Una vez, Even había reescrito en broma la tercera ley de Newton de acción y reacción de esta manera. Sin embargo, como solía ocurrir cuando Even quería ser gracioso, sus palabras habían dejado entrever cierto deje de amargura y de resentimiento. Ella nunca se había acostumbrado a aquel tonillo. Los tacones de los zapatos golpeaban la acera emitiendo un sonido hueco y ella dirigió la mirada vacía hacia la sombra que se arrastraba detrás de ella por el enlosado. Su fiel e implacable sombra.
Había sembrado. Ahora debía recoger.
Un poco más adelante caminaba un anciano con su bastón. Una de sus piernas parecía rígida y difícil de controlar, y ella pensó si él lo sentía como una contrariedad o si lo había aceptado y vivía su vida sin amargura. Morir amargado es negar todo lo bueno que la vida te ha dado, intentó convencerse. La sombra de un gran edificio atravesaba la acera y ella se detuvo en el límite, en el lado de sol, titubeante, como si una criatura maléfica estuviera esperándola en la penumbra. Las ganas de llamar a casa amenazaban con ahogarla, de telefonear a los niños, darles las buenas noches, oír sus voces y contarles lo mucho que los quería; pero no podía. El móvil había desaparecido. ¿Habrían llegado las fotos a su destino? No podía hacer más que desear que así fuera. Eso era lo único que le quedaba: la esperanza. Respiró hondo, cruzó la línea y se adentró con paso firme en la sombra.
El anciano cruzó renqueante la plaza abierta en dirección a la terraza del café, se abrió paso zigzagueando entre las mesas hasta llegar a su silla habitual, al lado de la puerta, dejó el bastón apoyado contra la mesa y se sentó. La morsa le sirvió un calvados y dijo algo así como que la primavera estaba a las puertas. Decía lo mismo cada día. El anciano se levantó y colocó la silla de manera que tuviera vistas sobre la calle. Le gustaba echar un vistazo al Sena, a los barcos y a la vida que se desarrollaba en el río. Una mujer dobló la esquina y se dirigió a grandes pasos hacia el café. Parecía decidida. El la siguió con la mirada, se sentía presa de un sentimiento indeterminado. «Yo podría haber amado a una mujer así», pensó mientras saboreaba el calvados. Cuando la tuvo más cerca empezó a sentirse inseguro.

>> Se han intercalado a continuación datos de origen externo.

===== src/hw/rtl/ipsc_pkg.sv =====
// Shared types, constants and control/status structures for the IR pulse/space capture block.
// Used by ipsc_ctrl, ipsc_datapath and the top level; no dependencies.
`default_nettype none
package ipsc_pkg;

   localparam int COUNT_WIDTH_DEF = 32;

   localparam logic [7:0]  SPACE_RATIO_RST    = 8'd40;
   localparam logic [15:0] MAX_ENTRIES_RST    = 16'd256;
   localparam logic [15:0] MAX_TIME_UNITS_RST = 16'd129;
   localparam logic        WAIT_FOR_HIGH_RST  = 1'b1;
   localparam logic [27:0] TICK_HZ_RST        = 28'd84000000;
   localparam logic [7:0]  TICKS_PER_US_RST   = 8'd84;

   localparam int PADDR_WIDTH = 5;

   typedef enum logic [2:0] {
      REG_SPACE_RATIO    = 3'd0,
      REG_MAX_ENTRIES    = 3'd1,
      REG_MAX_TIME_UNITS = 3'd2,
      REG_WAIT_FOR_HIGH  = 3'd3,
      REG_TICK_HZ        = 3'd4,
      REG_TICKS_PER_US   = 3'd5
   } reg_idx_type;

   typedef enum logic [1:0] {
      KIND_BURST = 2'd0,
      KIND_SPACE = 2'd1,
      KIND_END   = 2'd2
   } kind_type;

   typedef enum logic [2:0] {
      DIV_AVG      = 3'd0,
      DIV_BURST_US = 3'd1,
      DIV_SPACE_US = 3'd2,
      DIV_PERIOD   = 3'd3,
      DIV_DUTY     = 3'd4,
      DIV_HZ       = 3'd5
   } div_sel_type;

   typedef struct packed {
      logic [7:0]  space_ratio;
      logic [15:0] max_entries;
      logic [15:0] max_time_units;
      logic        wait_for_high;
      logic [27:0] tick_hz;
      logic [7:0]  ticks_per_us;
   } cfg_type;

   typedef struct packed {
      logic        clear;
      logic        count;
      logic        run_one;
      logic        high_to_low;
      logic        low_join;
      logic        commit_space;
      logic        entry_inc;
      logic        div_start;
      div_sel_type div_sel;
      logic        avg_from_div;
      logic        avg_from_burst;
      logic        mul_load;
      logic        latch_period;
      logic        latch_duty;
      logic        latch_hz;
      logic        out_load;
      kind_type    out_kind;
      logic        out_summary_ok;
   } cmd_type;

   typedef struct packed {
      logic timeout;
      logic is_space;
      logic at_limit;
      logic hp_zero;
      logic total_zero;
      logic halves_zero;
      logic quo_zero;
      logic div_busy;
      logic out_free;
   } status_type;

endpackage
`default_nettype wire


===== src/hw/rtl/ipsc_div.sv =====
// Restoring divider, one quotient bit per cycle, shared by all divisions of the block.
// Stand-alone; the divisor must be nonzero when started.
`default_nettype none
module ipsc_div #(
   parameter int DW = 39,
   parameter int VW = 32
) (
   input  wire logic          clock,
   input  wire logic          reset,
   input  wire logic          start,
   input  wire logic [DW-1:0] dividend,
   input  wire logic [VW-1:0] divisor,
   output logic               busy,
   output logic [DW-1:0]      quotient
);

   localparam int CNT_W = $clog2(DW + 1);

   logic [VW-1:0]    rem_ff;
   logic [DW-1:0]    quo_ff;
   logic [VW-1:0]    dvs_ff;
   logic [CNT_W-1:0] cnt_ff;
   logic             busy_ff;
   logic [VW:0]      trial;
   logic [VW:0]      diff;
   logic             ge;

   assign trial = {rem_ff, quo_ff[DW-1]};
   assign diff  = trial - {1'b0, dvs_ff};
   assign ge    = trial >= {1'b0, dvs_ff};

   always_ff @(posedge clock) begin
      if (reset) begin
         busy_ff <= 1'b0;
         cnt_ff  <= '0;
      end else if (start) begin
         busy_ff <= 1'b1;
         cnt_ff  <= CNT_W'(DW);
         rem_ff  <= '0;
         quo_ff  <= dividend;
         dvs_ff  <= divisor;
      end else if (busy_ff) begin
         rem_ff  <= ge ? diff[VW-1:0] : trial[VW-1:0];
         quo_ff  <= {quo_ff[DW-2:0], ge};
         cnt_ff  <= cnt_ff - 1'b1;
         busy_ff <= (cnt_ff != CNT_W'(1));
      end
   end

   assign busy     = busy_ff;
   assign quotient = quo_ff;

endmodule
`default_nettype wire


===== src/hw/rtl/ipsc_datapath.sv =====
// Counters, running totals, threshold product, divider operands and the result register.
// Depends on ipsc_pkg and ipsc_div; driven by commands from ipsc_ctrl.
`default_nettype none
module ipsc_datapath
   import ipsc_pkg::*;
#(
   parameter int CW = COUNT_WIDTH_DEF
) (
   input  wire logic        clock,
   input  wire logic        reset,
   input  wire cfg_type     cfg,
   input  wire cmd_type     cmd,
   output status_type       status,
   output logic             rsp_valid,
   input  wire logic        rsp_ready,
   output logic [1:0]       rsp_kind,
   output logic [31:0]      rsp_duration_us,
   output logic [15:0]      rsp_entry_index,
   output logic [6:0]       rsp_duty_percent,
   output logic [27:0]      rsp_carrier_hz,
   output logic             rsp_summary_valid,
   output logic             rsp_last
);

   localparam int DW = (CW + 7 > 28) ? CW + 7 : 28;

   logic [CW-1:0]   run_ff, bh_ff, bl_ff, hp_ff, th_ff, tl_ff, thp_ff, avg_ff, period_ff;
   logic [15:0]     span_ff, entry_ff;
   logic [CW+7:0]   prod_ff;
   logic [6:0]      duty_ff;
   logic [27:0]     hz_ff;
   logic            rsp_valid_ff;
   logic [1:0]      kind_ff;
   logic [31:0]     dur_ff;
   logic [15:0]     idx_ff;
   logic [6:0]      rduty_ff;
   logic [27:0]     rhz_ff;
   logic            rsv_ff, rlast_ff;

   logic [CW-1:0]   run_inc, burst, total, halves;
   logic [15:0]     span_inc, limit;
   logic [7:0]      tpu_eff;
   logic [CW+6:0]   th_x100;
   logic [DW-1:0]   dividend;
   logic [CW-1:0]   divisor;
   logic [DW-1:0]   quotient;
   logic [DW+31:0]  quo_ext;
   logic            div_busy;

   assign run_inc  = run_ff + 1'b1;
   assign span_inc = span_ff + 1'b1;
   assign burst    = bh_ff + bl_ff;
   assign total    = th_ff + tl_ff;
   assign halves   = thp_ff >> 1;
   assign limit    = cfg.max_entries - 16'd1;
   assign tpu_eff  = (cfg.ticks_per_us == 8'd0) ? 8'd1 : cfg.ticks_per_us;
   assign th_x100  = (CW + 7)'(th_ff) * (CW + 7)'(100);
   assign quo_ext  = {32'd0, quotient};

   always_comb begin
      unique case (cmd.div_sel)
         DIV_AVG: begin
            dividend = DW'(burst);
            divisor  = hp_ff;
         end
         DIV_BURST_US: begin
            dividend = DW'(burst);
            divisor  = CW'(tpu_eff);
         end
         DIV_SPACE_US: begin
            dividend = DW'(run_ff);
            divisor  = CW'(tpu_eff);
         end
         DIV_PERIOD: begin
            dividend = DW'(total);
            divisor  = halves;
         end
         DIV_DUTY: begin
            dividend = DW'(th_x100);
            divisor  = total;
         end
         DIV_HZ: begin
            dividend = DW'(cfg.tick_hz);
            divisor  = period_ff;
         end
         default: begin
            dividend = '0;
            divisor  = CW'(1);
         end
      endcase
   end

   ipsc_div #(.DW(DW), .VW(CW)) u_div (
      .clock    (clock),
      .reset    (reset),
      .start    (cmd.div_start),
      .dividend (dividend),
      .divisor  (divisor),
      .busy     (div_busy),
      .quotient (quotient)
   );

   always_ff @(posedge clock) begin
      if (cmd.clear) begin
         run_ff   <= '0;
         span_ff  <= '0;
         bh_ff    <= '0;
         bl_ff    <= '0;
         hp_ff    <= '0;
         th_ff    <= '0;
         tl_ff    <= '0;
         thp_ff   <= '0;
         entry_ff <= '0;
      end else begin
         if (cmd.count) begin
            run_ff <= run_inc;
            if (run_inc[15:0] == 16'd0) begin
               span_ff <= span_inc;
            end
         end
         if (cmd.run_one) begin
            run_ff <= CW'(1);
         end
         if (cmd.high_to_low) begin
            hp_ff  <= hp_ff + 1'b1;
            bh_ff  <= bh_ff + run_ff;
            run_ff <= CW'(1);
         end
         if (cmd.low_join) begin
            hp_ff  <= hp_ff + 1'b1;
            bl_ff  <= bl_ff + run_ff;
            run_ff <= CW'(1);
         end
         if (cmd.commit_space) begin
            th_ff  <= th_ff + bh_ff;
            tl_ff  <= tl_ff + bl_ff;
            thp_ff <= thp_ff + hp_ff;
            bh_ff  <= '0;
            bl_ff  <= '0;
            hp_ff  <= '0;
            run_ff <= CW'(1);
         end
         if (cmd.entry_inc) begin
            entry_ff <= entry_ff + 1'b1;
         end
      end
      if (cmd.avg_from_div) begin
         avg_ff <= quotient[CW-1:0];
      end
      if (cmd.avg_from_burst) begin
         avg_ff <= burst;
      end
      if (cmd.mul_load) begin
         prod_ff <= (CW + 8)'(avg_ff) * (CW + 8)'(cfg.space_ratio);
      end
      if (cmd.latch_period) begin
         period_ff <= quotient[CW-1:0];
      end
      if (cmd.latch_duty) begin
         duty_ff <= quotient[6:0];
      end
      if (cmd.latch_hz) begin
         hz_ff <= quotient[27:0];
      end
   end

   always_ff @(posedge clock) begin
      if (reset) begin
         rsp_valid_ff <= 1'b0;
      end else if (cmd.out_load) begin
         rsp_valid_ff <= 1'b1;
      end else if (rsp_ready) begin
         rsp_valid_ff <= 1'b0;
      end
      if (cmd.out_load) begin
         kind_ff  <= cmd.out_kind;
         idx_ff   <= entry_ff;
         rlast_ff <= (cmd.out_kind != KIND_BURST);
         if (cmd.out_kind == KIND_END) begin
            dur_ff   <= '0;
            rduty_ff <= cmd.out_summary_ok ? duty_ff : 7'd0;
            rhz_ff   <= cmd.out_summary_ok ? hz_ff : 28'd0;
            rsv_ff   <= cmd.out_summary_ok;
         end else begin
            dur_ff   <= quo_ext[31:0];
            rduty_ff <= '0;
            rhz_ff   <= '0;
            rsv_ff   <= 1'b0;
         end
      end
   end

   always_comb begin
      status.timeout     = (run_inc[15:0] == 16'd0) && (span_inc >= cfg.max_time_units);
      status.is_space    = {8'd0, run_ff} > prod_ff;
      status.at_limit    = (entry_ff == limit);
      status.hp_zero     = (hp_ff == '0);
      status.total_zero  = (total == '0);
      status.halves_zero = (halves == '0);
      status.quo_zero    = (quotient == '0);
      status.div_busy    = div_busy;
      status.out_free    = !rsp_valid_ff;
   end

   assign rsp_valid         = rsp_valid_ff;
   assign rsp_kind          = kind_ff;
   assign rsp_duration_us   = dur_ff;
   assign rsp_entry_index   = idx_ff;
   assign rsp_duty_percent  = rduty_ff;
   assign rsp_carrier_hz    = rhz_ff;
   assign rsp_summary_valid = rsv_ff;
   assign rsp_last          = rlast_ff;

endmodule
`default_nettype wire


===== src/hw/rtl/ipsc_ctrl.sv =====
// Controller state machine: capture phase, input transfers and sequencing of divides and results.
// Depends on ipsc_pkg; commands ipsc_datapath through cmd_type and reads status_type.
`default_nettype none
module ipsc_ctrl
   import ipsc_pkg::*;
(
   input  wire logic       clock,
   input  wire logic       reset,
   input  wire cfg_type    cfg,
   input  wire logic       req_valid,
   output logic            req_ready,
   input  wire logic       req_cmd,
   input  wire logic       req_pin_level,
   input  wire status_type status,
   output cmd_type         cmd
);

   typedef enum logic [1:0] {PH_IDLE, PH_WAIT, PH_HIGH, PH_LOW} phase_type;
   typedef enum logic [3:0] {
      ST_IDLE, ST_AVG, ST_MUL, ST_CMP, ST_BDIV, ST_BOUT, ST_BCHK, ST_SDIV, ST_SOUT,
      ST_FIN, ST_FPER, ST_FDUTY, ST_FHZ, ST_FOUT
   } state_type;

   state_type state_ff, state_in;
   phase_type phase_ff, phase_in;
   logic      ok_ff, ok_in;
   logic      accept;

   assign req_ready = (state_ff == ST_IDLE);
   assign accept    = req_valid && req_ready;

   always_comb begin
      cmd      = '0;
      state_in = state_ff;
      phase_in = phase_ff;
      ok_in    = ok_ff;
      unique case (state_ff)
         ST_IDLE: begin
            if (accept) begin
               if (!req_cmd) begin
                  cmd.clear = 1'b1;
                  phase_in  = cfg.wait_for_high ? PH_WAIT : PH_HIGH;
               end else begin
                  unique case (phase_ff)
                     PH_IDLE: begin
                     end
                     PH_WAIT: begin
                        if (req_pin_level) begin
                           phase_in    = PH_HIGH;
                           cmd.run_one = 1'b1;
                        end
                     end
                     PH_HIGH: begin
                        if (req_pin_level) begin
                           cmd.count = 1'b1;
                           if (status.timeout) begin
                              state_in = ST_FIN;
                           end
                        end else begin
                           cmd.high_to_low = 1'b1;
                           phase_in        = PH_LOW;
                        end
                     end
                     PH_LOW: begin
                        if (!req_pin_level) begin
                           cmd.count = 1'b1;
                           if (status.timeout) begin
                              state_in = ST_FIN;
                           end
                        end else if (status.hp_zero) begin
                           cmd.avg_from_burst = 1'b1;
                           state_in           = ST_MUL;
                        end else begin
                           cmd.div_start = 1'b1;
                           cmd.div_sel   = DIV_AVG;
                           state_in      = ST_AVG;
                        end
                     end
                     default: begin
                     end
                  endcase
               end
            end
         end
         ST_AVG: begin
            if (!status.div_busy) begin
               cmd.avg_from_div = 1'b1;
               state_in         = ST_MUL;
            end
         end
         ST_MUL: begin
            cmd.mul_load = 1'b1;
            state_in     = ST_CMP;
         end
         ST_CMP: begin
            if (!status.is_space) begin
               cmd.low_join = 1'b1;
               phase_in     = PH_HIGH;
               state_in     = ST_IDLE;
            end else if (status.at_limit) begin
               state_in = ST_FIN;
            end else begin
               cmd.div_start = 1'b1;
               cmd.div_sel   = DIV_BURST_US;
               state_in      = ST_BDIV;
            end
         end
         ST_BDIV: begin
            if (!status.div_busy) begin
               state_in = ST_BOUT;
            end
         end
         ST_BOUT: begin
            if (status.out_free) begin
               cmd.out_load  = 1'b1;
               cmd.out_kind  = KIND_BURST;
               cmd.entry_inc = 1'b1;
               state_in      = ST_BCHK;
            end
         end
         ST_BCHK: begin
            if (status.at_limit) begin
               state_in = ST_FIN;
            end else begin
               cmd.div_start = 1'b1;
               cmd.div_sel   = DIV_SPACE_US;
               state_in      = ST_SDIV;
            end
         end
         ST_SDIV: begin
            if (!status.div_busy) begin
               state_in = ST_SOUT;
            end
         end
         ST_SOUT: begin
            if (status.out_free) begin
               cmd.out_load     = 1'b1;
               cmd.out_kind     = KIND_SPACE;
               cmd.entry_inc    = 1'b1;
               cmd.commit_space = 1'b1;
               phase_in         = PH_HIGH;
               state_in         = ST_IDLE;
            end
         end
         ST_FIN: begin
            if (status.total_zero || status.halves_zero) begin
               ok_in    = 1'b0;
               state_in = ST_FOUT;
            end else begin
               cmd.div_start = 1'b1;
               cmd.div_sel   = DIV_PERIOD;
               state_in      = ST_FPER;
            end
         end
         ST_FPER: begin
            if (!status.div_busy) begin
               cmd.latch_period = 1'b1;
               if (status.quo_zero) begin
                  ok_in    = 1'b0;
                  state_in = ST_FOUT;
               end else begin
                  cmd.div_start = 1'b1;
                  cmd.div_sel   = DIV_DUTY;
                  state_in      = ST_FDUTY;
               end
            end
         end
         ST_FDUTY: begin
            if (!status.div_busy) begin
               cmd.latch_duty = 1'b1;
               cmd.div_start  = 1'b1;
               cmd.div_sel    = DIV_HZ;
               state_in       = ST_FHZ;
            end
         end
         ST_FHZ: begin
            if (!status.div_busy) begin
               cmd.latch_hz = 1'b1;
               ok_in        = 1'b1;
               state_in     = ST_FOUT;
            end
         end
         ST_FOUT: begin
            if (status.out_free) begin
               cmd.out_load       = 1'b1;
               cmd.out_kind       = KIND_END;
               cmd.out_summary_ok = ok_ff;
               phase_in           = PH_IDLE;
               state_in           = ST_IDLE;
            end
         end
         default: begin
            state_in = ST_IDLE;
         end
      endcase
   end

   always_ff @(posedge clock) begin
      if (reset) begin
         state_ff <= ST_IDLE;
         phase_ff <= PH_IDLE;
         ok_ff    <= 1'b0;
      end else begin
         state_ff <= state_in;
         phase_ff <= phase_in;
         ok_ff    <= ok_in;
      end
   end

endmodule
`default_nettype wire


===== src/hw/rtl/ir_pulse_space_capture.sv =====
// IR pulse/space capture top level: register port, controller and datapath.
// Depends on ipsc_pkg, ipsc_ctrl and ipsc_datapath.
// A tick inside a run only counts; a high sample ending a low run also runs the average
// divide, multiply and compare, a space both conversions on the one-bit-per-cycle divider,
// and capture end the period, duty and frequency divides; no tick is taken meanwhile.
// Results wait in an output register. Synchronous reset idles the block and loads defaults.
`default_nettype none
module ir_pulse_space_capture
   import ipsc_pkg::*;
#(
   parameter int COUNT_WIDTH = COUNT_WIDTH_DEF
) (
   input  wire logic                   clock,
   input  wire logic                   reset,
   input  wire logic                   psel,
   input  wire logic                   penable,
   input  wire logic                   pwrite,
   input  wire logic [PADDR_WIDTH-1:0] paddr,
   input  wire logic [31:0]            pwdata,
   output logic [31:0]                 prdata,
   output logic                        pready,
   input  wire logic                   req_valid,
   output logic                        req_ready,
   input  wire logic                   req_cmd,
   input  wire logic                   req_pin_level,
   output logic                        rsp_valid,
   input  wire logic                   rsp_ready,
   output logic [1:0]                  rsp_kind,
   output logic [31:0]                 rsp_duration_us,
   output logic [15:0]                 rsp_entry_index,
   output logic [6:0]                  rsp_duty_percent,
   output logic [27:0]                 rsp_carrier_hz,
   output logic                        rsp_summary_valid,
   output logic                        rsp_last
);

   cfg_type     cfg_ff;
   cmd_type     cmd;
   status_type  status;
   reg_idx_type reg_idx;

   assign pready  = 1'b1;
   assign reg_idx = reg_idx_type'(paddr[4:2]);

   always_ff @(posedge clock) begin
      if (reset) begin
         cfg_ff.space_ratio    <= SPACE_RATIO_RST;
         cfg_ff.max_entries    <= MAX_ENTRIES_RST;
         cfg_ff.max_time_units <= MAX_TIME_UNITS_RST;
         cfg_ff.wait_for_high  <= WAIT_FOR_HIGH_RST;
         cfg_ff.tick_hz        <= TICK_HZ_RST;
         cfg_ff.ticks_per_us   <= TICKS_PER_US_RST;
      end else if (psel && penable && pwrite) begin
         case (reg_idx)
            REG_SPACE_RATIO:    cfg_ff.space_ratio    <= pwdata[7:0];
            REG_MAX_ENTRIES:    cfg_ff.max_entries    <= pwdata[15:0];
            REG_MAX_TIME_UNITS: cfg_ff.max_time_units <= pwdata[15:0];
            REG_WAIT_FOR_HIGH:  cfg_ff.wait_for_high  <= pwdata[0];
            REG_TICK_HZ:        cfg_ff.tick_hz        <= pwdata[27:0];
            REG_TICKS_PER_US:   cfg_ff.ticks_per_us   <= pwdata[7:0];
            default: begin
            end
         endcase
      end
   end

   always_comb begin
      case (reg_idx)
         REG_SPACE_RATIO:    prdata = 32'(cfg_ff.space_ratio);
         REG_MAX_ENTRIES:    prdata = 32'(cfg_ff.max_entries);
         REG_MAX_TIME_UNITS: prdata = 32'(cfg_ff.max_time_units);
         REG_WAIT_FOR_HIGH:  prdata = 32'(cfg_ff.wait_for_high);
         REG_TICK_HZ:        prdata = 32'(cfg_ff.tick_hz);
         REG_TICKS_PER_US:   prdata = 32'(cfg_ff.ticks_per_us);
         default:            prdata = '0;
      endcase
   end

   ipsc_ctrl u_ctrl (
      .clock         (clock),
      .reset         (reset),
      .cfg           (cfg_ff),
      .req_valid     (req_valid),
      .req_ready     (req_ready),
      .req_cmd       (req_cmd),
      .req_pin_level (req_pin_level),
      .status        (status),
      .cmd           (cmd)
   );

   ipsc_datapath #(.CW(COUNT_WIDTH)) u_datapath (
      .clock             (clock),
      .reset             (reset),
      .cfg               (cfg_ff),
      .cmd               (cmd),
      .status            (status),
      .rsp_valid         (rsp_valid),
      .rsp_ready         (rsp_ready),
      .rsp_kind          (rsp_kind),
      .rsp_duration_us   (rsp_duration_us),
      .rsp_entry_index   (rsp_entry_index),
      .rsp_duty_percent  (rsp_duty_percent),
      .rsp_carrier_hz    (rsp_carrier_hz),
      .rsp_summary_valid (rsp_summary_valid),
      .rsp_last          (rsp_last)
   );

endmodule
`default_nettype wire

– Ma poupée chérie ne veutpas dormir, ferme tes doux yeux, tu me fais souffrir. -Una madre joven, todavía muy niña, con una criatura en el regazo, cantaba una nana en voz baja. De pronto la criatura alargó los brazos hacia la mujer que pasaba por su lado en aquel mismo momento. La mujer pasó de largo sin hacerle caso al niño y la madre la siguió escandalizada con la mirada mientras la mujer se dirigía hacia una mesa que estaba libre. La madre sonrió a la criatura y siguió canturreando en voz baja. El niño agitó los brazos regordetes, parloteando alegremente a la cara de la madre que, a su vez, se dio la vuelta lentamente para fijar de nuevo la vista en la mujer.
– Ejem -carraspeó una maestra jubilada de Bremen, más por costumbre que porque tuviera algo en la garganta, dio un sorbo a la copa de vino blanco y miró a la recién llegada por encima de la montura de las gafas-. Ejem, ejem.
La maestra había dedicado gran parte del día a visitar el Louvre, se había paseado por sus salas, para estudiar a los grandes maestros: Rafael, Da Vinci, Delacroix… en todos los sentidos había tenido un día maravilloso. Ahora estaba sentada, disfrutando de un descanso con una copa de vino en la mano.